─── PROVIDED DATA ───

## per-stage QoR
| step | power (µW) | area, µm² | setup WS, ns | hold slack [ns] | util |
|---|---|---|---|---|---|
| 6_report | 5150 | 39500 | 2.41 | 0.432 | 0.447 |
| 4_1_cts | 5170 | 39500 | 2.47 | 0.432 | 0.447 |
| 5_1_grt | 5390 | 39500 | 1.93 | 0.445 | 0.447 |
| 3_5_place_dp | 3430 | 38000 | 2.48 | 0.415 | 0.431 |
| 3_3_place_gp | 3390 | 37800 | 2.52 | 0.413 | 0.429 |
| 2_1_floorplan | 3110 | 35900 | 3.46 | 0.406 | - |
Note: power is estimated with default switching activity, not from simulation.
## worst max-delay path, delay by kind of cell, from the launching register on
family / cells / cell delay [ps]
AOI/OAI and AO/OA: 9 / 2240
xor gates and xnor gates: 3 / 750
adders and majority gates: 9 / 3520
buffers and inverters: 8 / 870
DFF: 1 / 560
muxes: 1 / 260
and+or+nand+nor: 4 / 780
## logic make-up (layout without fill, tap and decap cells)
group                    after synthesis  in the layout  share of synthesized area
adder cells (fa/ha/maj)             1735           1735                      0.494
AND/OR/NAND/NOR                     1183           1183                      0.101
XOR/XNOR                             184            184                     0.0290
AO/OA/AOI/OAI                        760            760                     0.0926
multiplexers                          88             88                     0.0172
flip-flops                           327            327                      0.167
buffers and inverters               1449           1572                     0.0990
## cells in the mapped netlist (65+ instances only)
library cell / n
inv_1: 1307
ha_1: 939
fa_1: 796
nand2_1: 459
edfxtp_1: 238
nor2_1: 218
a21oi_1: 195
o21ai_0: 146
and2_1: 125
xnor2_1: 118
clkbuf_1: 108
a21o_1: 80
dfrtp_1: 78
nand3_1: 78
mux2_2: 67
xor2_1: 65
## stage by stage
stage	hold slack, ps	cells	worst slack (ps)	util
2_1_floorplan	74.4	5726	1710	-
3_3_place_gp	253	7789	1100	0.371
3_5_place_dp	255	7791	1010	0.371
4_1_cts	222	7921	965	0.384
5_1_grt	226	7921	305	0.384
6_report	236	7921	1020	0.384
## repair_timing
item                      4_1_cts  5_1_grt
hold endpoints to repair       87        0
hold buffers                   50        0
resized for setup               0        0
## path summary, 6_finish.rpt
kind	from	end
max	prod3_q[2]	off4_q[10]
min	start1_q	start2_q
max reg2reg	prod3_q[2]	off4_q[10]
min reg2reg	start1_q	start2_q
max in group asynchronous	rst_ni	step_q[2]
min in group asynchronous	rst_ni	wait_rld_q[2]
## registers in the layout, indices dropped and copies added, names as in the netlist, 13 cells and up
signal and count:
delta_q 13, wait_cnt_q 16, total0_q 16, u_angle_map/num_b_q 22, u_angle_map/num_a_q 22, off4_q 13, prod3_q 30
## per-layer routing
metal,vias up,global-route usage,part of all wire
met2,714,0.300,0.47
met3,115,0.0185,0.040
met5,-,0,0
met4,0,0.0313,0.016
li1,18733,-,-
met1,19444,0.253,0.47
`config.mk`:
```
export PLATFORM = sky130hd
export DESIGN_NAME = partition_table_checker_top_flat
export DESIGN_NICKNAME = d
export VERILOG_FILES = /design/src/rtl/core/ptc_pkg.sv /design/src/rtl/core/ptc_ifs.sv /design/src/rtl/core/ptc_ram.sv /design/src/rtl/core/ptc_seq.sv /design/src/rtl/core/partition_table_checker_top.sv /design/src/flat_wrapper.sv
export SDC_FILE = /design/constraint.sdc
export NUM_CORES = 2
export LEC_CHECK = 0
export BUFFER_PORTS_ARGS = -buffer_cell sky130_fd_sc_hd__buf_2
export CELL_PAD_IN_SITES_DETAIL_PLACEMENT = 2
export CELL_PAD_IN_SITES_GLOBAL_PLACEMENT = 2
export CORE_UTILIZATION = 41
export DETAILED_ROUTE_END_ITERATION = 6
export PLACE_DENSITY_LB_ADDON = 0.1
export SLEW_MARGIN = 20
export SYNTH_ARGS = -nofsm -noshare
export SYNTH_HDL_FRONTEND = slang
export SYNTH_SLANG_ARGS = --single-unit
```
`constraint.sdc`:
```
create_clock -name clock -period 18.4 [get_ports clock]
set_input_delay 0.92 -clock clock [delete_from_list [all_inputs] [get_ports clock]]
set_output_delay 0.92 -clock clock [all_outputs]
set_load 0.01 [all_outputs]
```
`src/rtl/core/ptc_pkg.sv`:
```
package ptc_pkg;

   // width of one stored table entry: type, offset, size, flags
   localparam int ENTRY_W = 128;

   // configuration port index width
   localparam int CSR_IDX_W = 3;

   typedef enum logic [1:0] {
      ST_OK      = 2'd0,
      ST_INVALID = 2'd1,
      ST_ARG     = 2'd2,
      ST_SEQ     = 2'd3
   } status_type;

   typedef enum logic [1:0] {
      CMD_HEADER      = 2'd0,
      CMD_ENTRY       = 2'd1,
      CMD_LOOKUP_TYPE = 2'd2,
      CMD_LOOKUP_SLOT = 2'd3
   } cmd_type;

   typedef enum logic [CSR_IDX_W-1:0] {
      CSR_STORAGE_BYTES    = 3'd0,
      CSR_SECTOR_SHIFT     = 3'd1,
      CSR_EXPECTED_MAGIC   = 3'd2,
      CSR_EXPECTED_VERSION = 3'd3,
      CSR_INVALID_TYPE     = 3'd4,
      CSR_PRIMARY_TYPE     = 3'd5,
      CSR_SECONDARY_TYPE   = 3'd6
   } csr_index_type;

   typedef struct packed {
      logic [31:0] storage_bytes;
      logic [4:0]  sector_shift;
      logic [31:0] expected_magic;
      logic [31:0] expected_version;
      logic [31:0] invalid_type_code;
      logic [31:0] primary_type_code;
      logic [31:0] secondary_type_code;
   } cfg_type;

   localparam cfg_type CFG_RESET = '{
      storage_bytes:       32'd1048576,
      sector_shift:        5'd12,
      expected_magic:      32'd0,
      expected_version:    32'd1,
      invalid_type_code:   32'd0,
      primary_type_code:   32'd1,
      secondary_type_code: 32'd2
   };

endpackage

```
`src/rtl/core/ptc_ifs.sv`:
```
interface ptc_req_if;
   logic        valid;
   logic        ready;
   logic [1:0]  command;
   logic [31:0] magic_word;
   logic [31:0] version_word;
   logic [31:0] entry_count;
   logic [31:0] part_type;
   logic [31:0] part_offset;
   logic [31:0] part_size;
   logic [31:0] part_flags;
   logic [31:0] slot_id;

   modport source (output valid, command, magic_word, version_word, entry_count,
                   part_type, part_offset, part_size, part_flags, slot_id,
                   input ready);
   modport sink (input valid, command, magic_word, version_word, entry_count,
                 part_type, part_offset, part_size, part_flags, slot_id,
                 output ready);
endinterface

interface ptc_rsp_if;
   logic        valid;
   logic        ready;
   logic [1:0]  status;
   logic [31:0] found_type;
   logic [31:0] found_offset;
   logic [31:0] found_size;
   logic [31:0] found_flags;
   logic        table_complete;

   modport source (output valid, status, found_type, found_offset, found_size,
                   found_flags, table_complete,
                   input ready);
   modport sink (input valid, status, found_type, found_offset, found_size,
                 found_flags, table_complete,
                 output ready);
endinterface

interface ptc_csr_if;
   logic        valid;
   logic        ready;
   logic [2:0]  index;
   logic [31:0] data;

   modport source (output valid, index, data, input ready);
   modport sink (input valid, index, data, output ready);
endinterface

```
`src/rtl/core/ptc_ram.sv`:
```
module ptc_ram #(
   parameter int WIDTH = 128,
   parameter int DEPTH = 16,
   localparam int AW = (DEPTH > 1) ? $clog2(DEPTH) : 1
) (
   input  logic             clock,
   input  logic             we,
   input  logic [AW-1:0]    waddr,
   input  logic [WIDTH-1:0] wdata,
   input  logic [AW-1:0]    raddr,
   output logic [WIDTH-1:0] rdata
);

   logic [WIDTH-1:0] mem_ff [DEPTH];

   // one write port, one registered read port
   always_ff @(posedge clock) begin
      if (we) begin
         mem_ff[waddr] <= wdata;
      end
      rdata <= mem_ff[raddr];
   end

endmodule

```
`src/rtl/core/ptc_seq.sv`:
```
module ptc_seq
   import ptc_pkg::*;
#(
   parameter int MAX_ENTRIES = 16,
   localparam int IDX_W = (MAX_ENTRIES > 1) ? $clog2(MAX_ENTRIES) : 1,
   localparam int CNT_W = $clog2(MAX_ENTRIES + 1)
) (
   input  logic               clock,
   input  logic               reset,
   input  cfg_type            cfg,
   ptc_req_if.sink            req_chan,
   ptc_rsp_if.source          rsp_chan,
   output logic               ram_we,
   output logic [IDX_W-1:0]   ram_waddr,
   output logic [ENTRY_W-1:0] ram_wdata,
   output logic [IDX_W-1:0]   ram_raddr,
   input  logic [ENTRY_W-1:0] ram_rdata
);

   typedef enum logic [3:0] {
      S_IDLE = 4'b0001,
      S_EVAL = 4'b0010,
      S_SCAN = 4'b0100,
      S_RESP = 4'b1000
   } state_type;

   state_type   state_ff, state_in;

   // latched item
   cmd_type     cmd_ff, cmd_in;
   logic [31:0] magic_ff, magic_in;
   logic [31:0] ver_ff, ver_in;
   logic [31:0] cnt_ff, cnt_in;
   logic [31:0] ty_ff, ty_in;
   logic [31:0] off_ff, off_in;
   logic [31:0] sz_ff, sz_in;
   logic [31:0] fl_ff, fl_in;
   logic [31:0] slot_ff, slot_in;
   logic [31:0] key_ff, key_in;
   logic [32:0] end_ff, end_in;

   // table state
   logic [CNT_W-1:0] ann_ff, ann_in;
   logic [CNT_W-1:0] acc_ff, acc_in;
   logic             hdr_ff, hdr_in;
   logic             fail_ff, fail_in;

   // scan control
   logic [CNT_W-1:0] rd_idx_ff, rd_idx_in;
   logic             pend_ff, pend_in;

   // result register
   status_type  status_ff, status_in;
   logic [31:0] fnd_ty_ff, fnd_ty_in;
   logic [31:0] fnd_off_ff, fnd_off_in;
   logic [31:0] fnd_sz_ff, fnd_sz_in;
   logic [31:0] fnd_fl_ff, fnd_fl_in;

   logic [31:0] mask;
   logic [32:0] end_sum;
   logic        entry_bad;
   logic        entry_seq;
   logic        complete;
   logic [31:0] r_ty, r_off, r_sz, r_fl;
   logic [32:0] r_end;
   logic        overlap;
   logic        hit;

   // entry checks that need no stored data
   assign mask      = ~(32'hFFFF_FFFF << cfg.sector_shift);
   assign end_sum   = {1'b0, off_ff} + {1'b0, sz_ff};
   assign entry_bad = (ty_ff == cfg.invalid_type_code) || ((off_ff & mask) != 32'd0) ||
                      ((sz_ff & mask) != 32'd0) || (sz_ff == 32'd0) ||
                      (end_sum > {1'b0, cfg.storage_bytes});
   assign entry_seq = !hdr_ff || fail_ff || (acc_ff >= ann_ff) ||
                      (acc_ff >= CNT_W'(MAX_ENTRIES));
   assign complete  = hdr_ff && !fail_ff && (acc_ff == ann_ff);

   // shared compare unit on the entry read back from storage
   assign r_ty    = ram_rdata[127:96];
   assign r_off   = ram_rdata[95:64];
   assign r_sz    = ram_rdata[63:32];
   assign r_fl    = ram_rdata[31:0];
   assign r_end   = {1'b0, r_off} + {1'b0, r_sz};
   assign overlap = ({1'b0, off_ff} < r_end) && ({1'b0, r_off} < end_ff);
   assign hit     = (cmd_ff == CMD_ENTRY) ? overlap : (r_ty == key_ff);

   // storage ports
   assign ram_waddr = acc_ff[IDX_W-1:0];
   assign ram_wdata = {ty_ff, off_ff, sz_ff, fl_ff};
   assign ram_raddr = rd_idx_ff[IDX_W-1:0];

   // handshakes
   assign req_chan.ready = (state_ff == S_IDLE);
   assign rsp_chan.valid = (state_ff == S_RESP);
   assign rsp_chan.status         = status_ff;
   assign rsp_chan.found_type     = fnd_ty_ff;
   assign rsp_chan.found_offset   = fnd_off_ff;
   assign rsp_chan.found_size     = fnd_sz_ff;
   assign rsp_chan.found_flags    = fnd_fl_ff;
   assign rsp_chan.table_complete = complete;

   // sequencer
   always_comb begin
      state_in   = state_ff;
      cmd_in     = cmd_ff;
      magic_in   = magic_ff;
      ver_in     = ver_ff;
      cnt_in     = cnt_ff;
      ty_in      = ty_ff;
      off_in     = off_ff;
      sz_in      = sz_ff;
      fl_in      = fl_ff;
      slot_in    = slot_ff;
      key_in     = key_ff;
      end_in     = end_ff;
      ann_in     = ann_ff;
      acc_in     = acc_ff;
      hdr_in     = hdr_ff;
      fail_in    = fail_ff;
      rd_idx_in  = rd_idx_ff;
      pend_in    = pend_ff;
      status_in  = status_ff;
      fnd_ty_in  = fnd_ty_ff;
      fnd_off_in = fnd_off_ff;
      fnd_sz_in  = fnd_sz_ff;
      fnd_fl_in  = fnd_fl_ff;
      ram_we     = 1'b0;

      unique case (state_ff)
         S_IDLE: begin
            if (req_chan.valid) begin
               cmd_in   = cmd_type'(req_chan.command);
               magic_in = req_chan.magic_word;
               ver_in   = req_chan.version_word;
               cnt_in   = req_chan.entry_count;
               ty_in    = req_chan.part_type;
               off_in   = req_chan.part_offset;
               sz_in    = req_chan.part_size;
               fl_in    = req_chan.part_flags;
               slot_in  = req_chan.slot_id;
               state_in = S_EVAL;
            end
         end

         S_EVAL: begin
            fnd_ty_in  = 32'd0;
            fnd_off_in = 32'd0;
            fnd_sz_in  = 32'd0;
            fnd_fl_in  = 32'd0;
            rd_idx_in  = '0;
            pend_in    = 1'b0;
            state_in   = S_RESP;
            unique case (cmd_ff) inside
               CMD_HEADER: begin
                  acc_in = '0;
                  if (cfg.storage_bytes == 32'd0) begin
                     status_in = ST_ARG;
                  end else if ((magic_ff != cfg.expected_magic) ||
                               (ver_ff != cfg.expected_version) ||
                               (cnt_ff > 32'(MAX_ENTRIES))) begin
                     status_in = ST_INVALID;
                  end else begin
                     status_in = ST_OK;
                  end
                  if ((cfg.storage_bytes != 32'd0) && (magic_ff == cfg.expected_magic) &&
                      (ver_ff == cfg.expected_version) &&
                      (cnt_ff <= 32'(MAX_ENTRIES))) begin
                     ann_in  = cnt_ff[CNT_W-1:0];
                     hdr_in  = 1'b1;
                     fail_in = 1'b0;
                  end else begin
                     ann_in  = '0;
                     hdr_in  = 1'b0;
                     fail_in = 1'b1;
                  end
               end
               CMD_ENTRY: begin
                  if (entry_seq) begin
                     status_in = ST_SEQ;
                  end else if (entry_bad) begin
                     status_in = ST_INVALID;
                     fail_in   = 1'b1;
                  end else begin
                     end_in   = end_sum;
                     state_in = S_SCAN;
                  end
               end
               CMD_LOOKUP_TYPE, CMD_LOOKUP_SLOT: begin
                  if (!complete) begin
                     status_in = ST_SEQ;
                  end else if ((cmd_ff == CMD_LOOKUP_SLOT) && (slot_ff > 32'd1)) begin
                     status_in = ST_ARG;
                  end else begin
                     if (cmd_ff == CMD_LOOKUP_SLOT) begin
                        key_in = (slot_ff == 32'd0) ? cfg.primary_type_code
                                                    : cfg.secondary_type_code;
                     end else begin
                        key_in = ty_ff;
                     end
                     state_in = S_SCAN;
                  end
               end
            endcase
         end

         S_SCAN: begin
            if (pend_ff && hit) begin
               // first match ends the scan
               pend_in  = 1'b0;
               state_in = S_RESP;
               if (cmd_ff == CMD_ENTRY) begin
                  status_in = ST_INVALID;
                  fail_in   = 1'b1;
               end else begin
                  status_in  = ST_OK;
                  fnd_ty_in  = r_ty;
                  fnd_off_in = r_off;
                  fnd_sz_in  = r_sz;
                  fnd_fl_in  = r_fl;
               end
            end else if (rd_idx_ff < acc_ff) begin
               rd_idx_in = rd_idx_ff + 1'b1;
               pend_in   = 1'b1;
            end else begin
               pend_in = 1'b0;
               if (!pend_ff) begin
                  // every stored entry checked without a match
                  state_in = S_RESP;
                  if (cmd_ff == CMD_ENTRY) begin
                     ram_we    = 1'b1;
                     acc_in    = acc_ff + 1'b1;
                     status_in = ST_OK;
                  end else begin
                     status_in = ST_INVALID;
                  end
               end
            end
         end

         S_RESP: begin
            if (rsp_chan.ready) begin
               state_in = S_IDLE;
            end
         end

         default: begin
            state_in = S_IDLE;
         end
      endcase
   end

   // control state
   always_ff @(posedge clock) begin
      if (reset) begin
         state_ff  <= S_IDLE;
         ann_ff    <= '0;
         acc_ff    <= '0;
         hdr_ff    <= 1'b0;
         fail_ff   <= 1'b0;
         rd_idx_ff <= '0;
         pend_ff   <= 1'b0;
      end else begin
         state_ff  <= state_in;
         ann_ff    <= ann_in;
         acc_ff    <= acc_in;
         hdr_ff    <= hdr_in;
         fail_ff   <= fail_in;
         rd_idx_ff <= rd_idx_in;
         pend_ff   <= pend_in;
      end
   end

   // payload registers
   always_ff @(posedge clock) begin
      cmd_ff     <= cmd_in;
      magic_ff   <= magic_in;
      ver_ff     <= ver_in;
      cnt_ff     <= cnt_in;
      ty_ff      <= ty_in;
      off_ff     <= off_in;
      sz_ff      <= sz_in;
      fl_ff      <= fl_in;
      slot_ff    <= slot_in;
      key_ff     <= key_in;
      end_ff     <= end_in;
      status_ff  <= status_in;
      fnd_ty_ff  <= fnd_ty_in;
      fnd_off_ff <= fnd_off_in;
      fnd_sz_ff  <= fnd_sz_in;
      fnd_fl_ff  <= fnd_fl_in;
   end

endmodule

```
`src/rtl/core/partition_table_checker_top.sv`:
```
// channel   | dir | handshake    | payload
// ----------+-----+--------------+------------------------------------------------
// req_chan  | in  | valid/ready  | command, header words, entry fields, slot_id
// rsp_chan  | out | valid/ready  | status, found_* fields, table_complete
// csr_chan  | in  | valid/ready  | index (3 bits), data (32 bits), always ready
//
// one item at a time: a header is checked in S_EVAL, its result registered;
// an entry or lookup that passes its checks then scans the N stored entries
// through the single-read-port entry memory (one entry per cycle); an entry
// or a lookup ends early on its first match
// reset is synchronous and clears the table state; entry memory needs no clearing
// req_chan is not ready while an item is in work or its result waits on rsp_chan
module partition_table_checker_top
   import ptc_pkg::*;
#(
   parameter int MAX_ENTRIES = 16
) (
   input  logic      clock,
   input  logic      reset,
   ptc_req_if.sink   req_chan,
   ptc_rsp_if.source rsp_chan,
   ptc_csr_if.sink   csr_chan
);

   localparam int IDX_W = (MAX_ENTRIES > 1) ? $clog2(MAX_ENTRIES) : 1;

   cfg_type cfg_ff, cfg_in;

   logic               ram_we;
   logic [IDX_W-1:0]   ram_waddr;
   logic [ENTRY_W-1:0] ram_wdata;
   logic [IDX_W-1:0]   ram_raddr;
   logic [ENTRY_W-1:0] ram_rdata;

   // configuration register writes
   assign csr_chan.ready = 1'b1;

   always_comb begin
      cfg_in = cfg_ff;
      if (csr_chan.valid) begin
         unique case (csr_index_type'(csr_chan.index))
            CSR_STORAGE_BYTES:    cfg_in.storage_bytes       = csr_chan.data;
            CSR_SECTOR_SHIFT:     cfg_in.sector_shift        = csr_chan.data[4:0];
            CSR_EXPECTED_MAGIC:   cfg_in.expected_magic      = csr_chan.data;
            CSR_EXPECTED_VERSION: cfg_in.expected_version    = csr_chan.data;
            CSR_INVALID_TYPE:     cfg_in.invalid_type_code   = csr_chan.data;
            CSR_PRIMARY_TYPE:     cfg_in.primary_type_code   = csr_chan.data;
            CSR_SECONDARY_TYPE:   cfg_in.secondary_type_code = csr_chan.data;
            default: ;
         endcase
      end
   end

   always_ff @(posedge clock) begin
      if (reset) begin
         cfg_ff <= CFG_RESET;
      end else begin
         cfg_ff <= cfg_in;
      end
   end

   // sequencer with the shared compare unit
   ptc_seq #(
      .MAX_ENTRIES (MAX_ENTRIES)
   ) u_seq (
      .clock     (clock),
      .reset     (reset),
      .cfg       (cfg_ff),
      .req_chan  (req_chan),
      .rsp_chan  (rsp_chan),
      .ram_we    (ram_we),
      .ram_waddr (ram_waddr),
      .ram_wdata (ram_wdata),
      .ram_raddr (ram_raddr),
      .ram_rdata (ram_rdata)
   );

   // stored entries: type, offset, size, flags
   ptc_ram #(
      .WIDTH (ENTRY_W),
      .DEPTH (MAX_ENTRIES)
   ) u_entries (
      .clock (clock),
      .we    (ram_we),
      .waddr (ram_waddr),
      .wdata (ram_wdata),
      .raddr (ram_raddr),
      .rdata (ram_rdata)
   );

endmodule
```
`src/flat_wrapper.sv`:
```
// flat-port wrapper written by rule: the top's interface ports become plain ports
module partition_table_checker_top_flat import ptc_pkg::*;
#(
   parameter int MAX_ENTRIES = 16
)
  (clock, reset, req_chan_valid, req_chan_command, req_chan_magic_word, req_chan_version_word, req_chan_entry_count, req_chan_part_type, req_chan_part_offset, req_chan_part_size, req_chan_part_flags, req_chan_slot_id, req_chan_ready, rsp_chan_valid, rsp_chan_status, rsp_chan_found_type, rsp_chan_found_offset, rsp_chan_found_size, rsp_chan_found_flags, rsp_chan_table_complete, rsp_chan_ready, csr_chan_valid, csr_chan_index, csr_chan_data, csr_chan_ready);
  ptc_req_if req_chan_i ();
  ptc_rsp_if rsp_chan_i ();
  ptc_csr_if csr_chan_i ();
  input  logic clock;
  input  logic reset;
  input wire logic [$bits(req_chan_i.valid)-1:0] req_chan_valid;
  input wire logic [$bits(req_chan_i.command)-1:0] req_chan_command;
  input wire logic [$bits(req_chan_i.magic_word)-1:0] req_chan_magic_word;
  input wire logic [$bits(req_chan_i.version_word)-1:0] req_chan_version_word;
  input wire logic [$bits(req_chan_i.entry_count)-1:0] req_chan_entry_count;
  input wire logic [$bits(req_chan_i.part_type)-1:0] req_chan_part_type;
  input wire logic [$bits(req_chan_i.part_offset)-1:0] req_chan_part_offset;
  input wire logic [$bits(req_chan_i.part_size)-1:0] req_chan_part_size;
  input wire logic [$bits(req_chan_i.part_flags)-1:0] req_chan_part_flags;
  input wire logic [$bits(req_chan_i.slot_id)-1:0] req_chan_slot_id;
  output wire logic [$bits(req_chan_i.ready)-1:0] req_chan_ready;
  output wire logic [$bits(rsp_chan_i.valid)-1:0] rsp_chan_valid;
  output wire logic [$bits(rsp_chan_i.status)-1:0] rsp_chan_status;
  output wire logic [$bits(rsp_chan_i.found_type)-1:0] rsp_chan_found_type;
  output wire logic [$bits(rsp_chan_i.found_offset)-1:0] rsp_chan_found_offset;
  output wire logic [$bits(rsp_chan_i.found_size)-1:0] rsp_chan_found_size;
  output wire logic [$bits(rsp_chan_i.found_flags)-1:0] rsp_chan_found_flags;
  output wire logic [$bits(rsp_chan_i.table_complete)-1:0] rsp_chan_table_complete;
  input wire logic [$bits(rsp_chan_i.ready)-1:0] rsp_chan_ready;
  input wire logic [$bits(csr_chan_i.valid)-1:0] csr_chan_valid;
  input wire logic [$bits(csr_chan_i.index)-1:0] csr_chan_index;
  input wire logic [$bits(csr_chan_i.data)-1:0] csr_chan_data;
  output wire logic [$bits(csr_chan_i.ready)-1:0] csr_chan_ready;
  assign req_chan_i.valid = req_chan_valid;
  assign req_chan_i.command = req_chan_command;
  assign req_chan_i.magic_word = req_chan_magic_word;
  assign req_chan_i.version_word = req_chan_version_word;
  assign req_chan_i.entry_count = req_chan_entry_count;
  assign req_chan_i.part_type = req_chan_part_type;
  assign req_chan_i.part_offset = req_chan_part_offset;
  assign req_chan_i.part_size = req_chan_part_size;
  assign req_chan_i.part_flags = req_chan_part_flags;
  assign req_chan_i.slot_id = req_chan_slot_id;
  assign req_chan_ready = req_chan_i.ready;
  assign rsp_chan_valid = rsp_chan_i.valid;
  assign rsp_chan_status = rsp_chan_i.status;
  assign rsp_chan_found_type = rsp_chan_i.found_type;
  assign rsp_chan_found_offset = rsp_chan_i.found_offset;
  assign rsp_chan_found_size = rsp_chan_i.found_size;
  assign rsp_chan_found_flags = rsp_chan_i.found_flags;
  assign rsp_chan_table_complete = rsp_chan_i.table_complete;
  assign rsp_chan_i.ready = rsp_chan_ready;
  assign csr_chan_i.valid = csr_chan_valid;
  assign csr_chan_i.index = csr_chan_index;
  assign csr_chan_i.data = csr_chan_data;
  assign csr_chan_ready = csr_chan_i.ready;
  partition_table_checker_top #(.MAX_ENTRIES(MAX_ENTRIES)) u_core (.clock(clock), .reset(reset), .req_chan(req_chan_i), .rsp_chan(rsp_chan_i), .csr_chan(csr_chan_i));
endmodule
```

───

PROMPT:
Only certain lines are wanted. Please return exactly those from the top of the data through the line with "0.415 | 0.431 |".

EXERCISE SOLUTION:
## per-stage QoR
| step | power (µW) | area, µm² | setup WS, ns | hold slack [ns] | util |
|---|---|---|---|---|---|
| 6_report | 5150 | 39500 | 2.41 | 0.432 | 0.447 |
| 4_1_cts | 5170 | 39500 | 2.47 | 0.432 | 0.447 |
| 5_1_grt | 5390 | 39500 | 1.93 | 0.445 | 0.447 |
| 3_5_place_dp | 3430 | 38000 | 2.48 | 0.415 | 0.431 |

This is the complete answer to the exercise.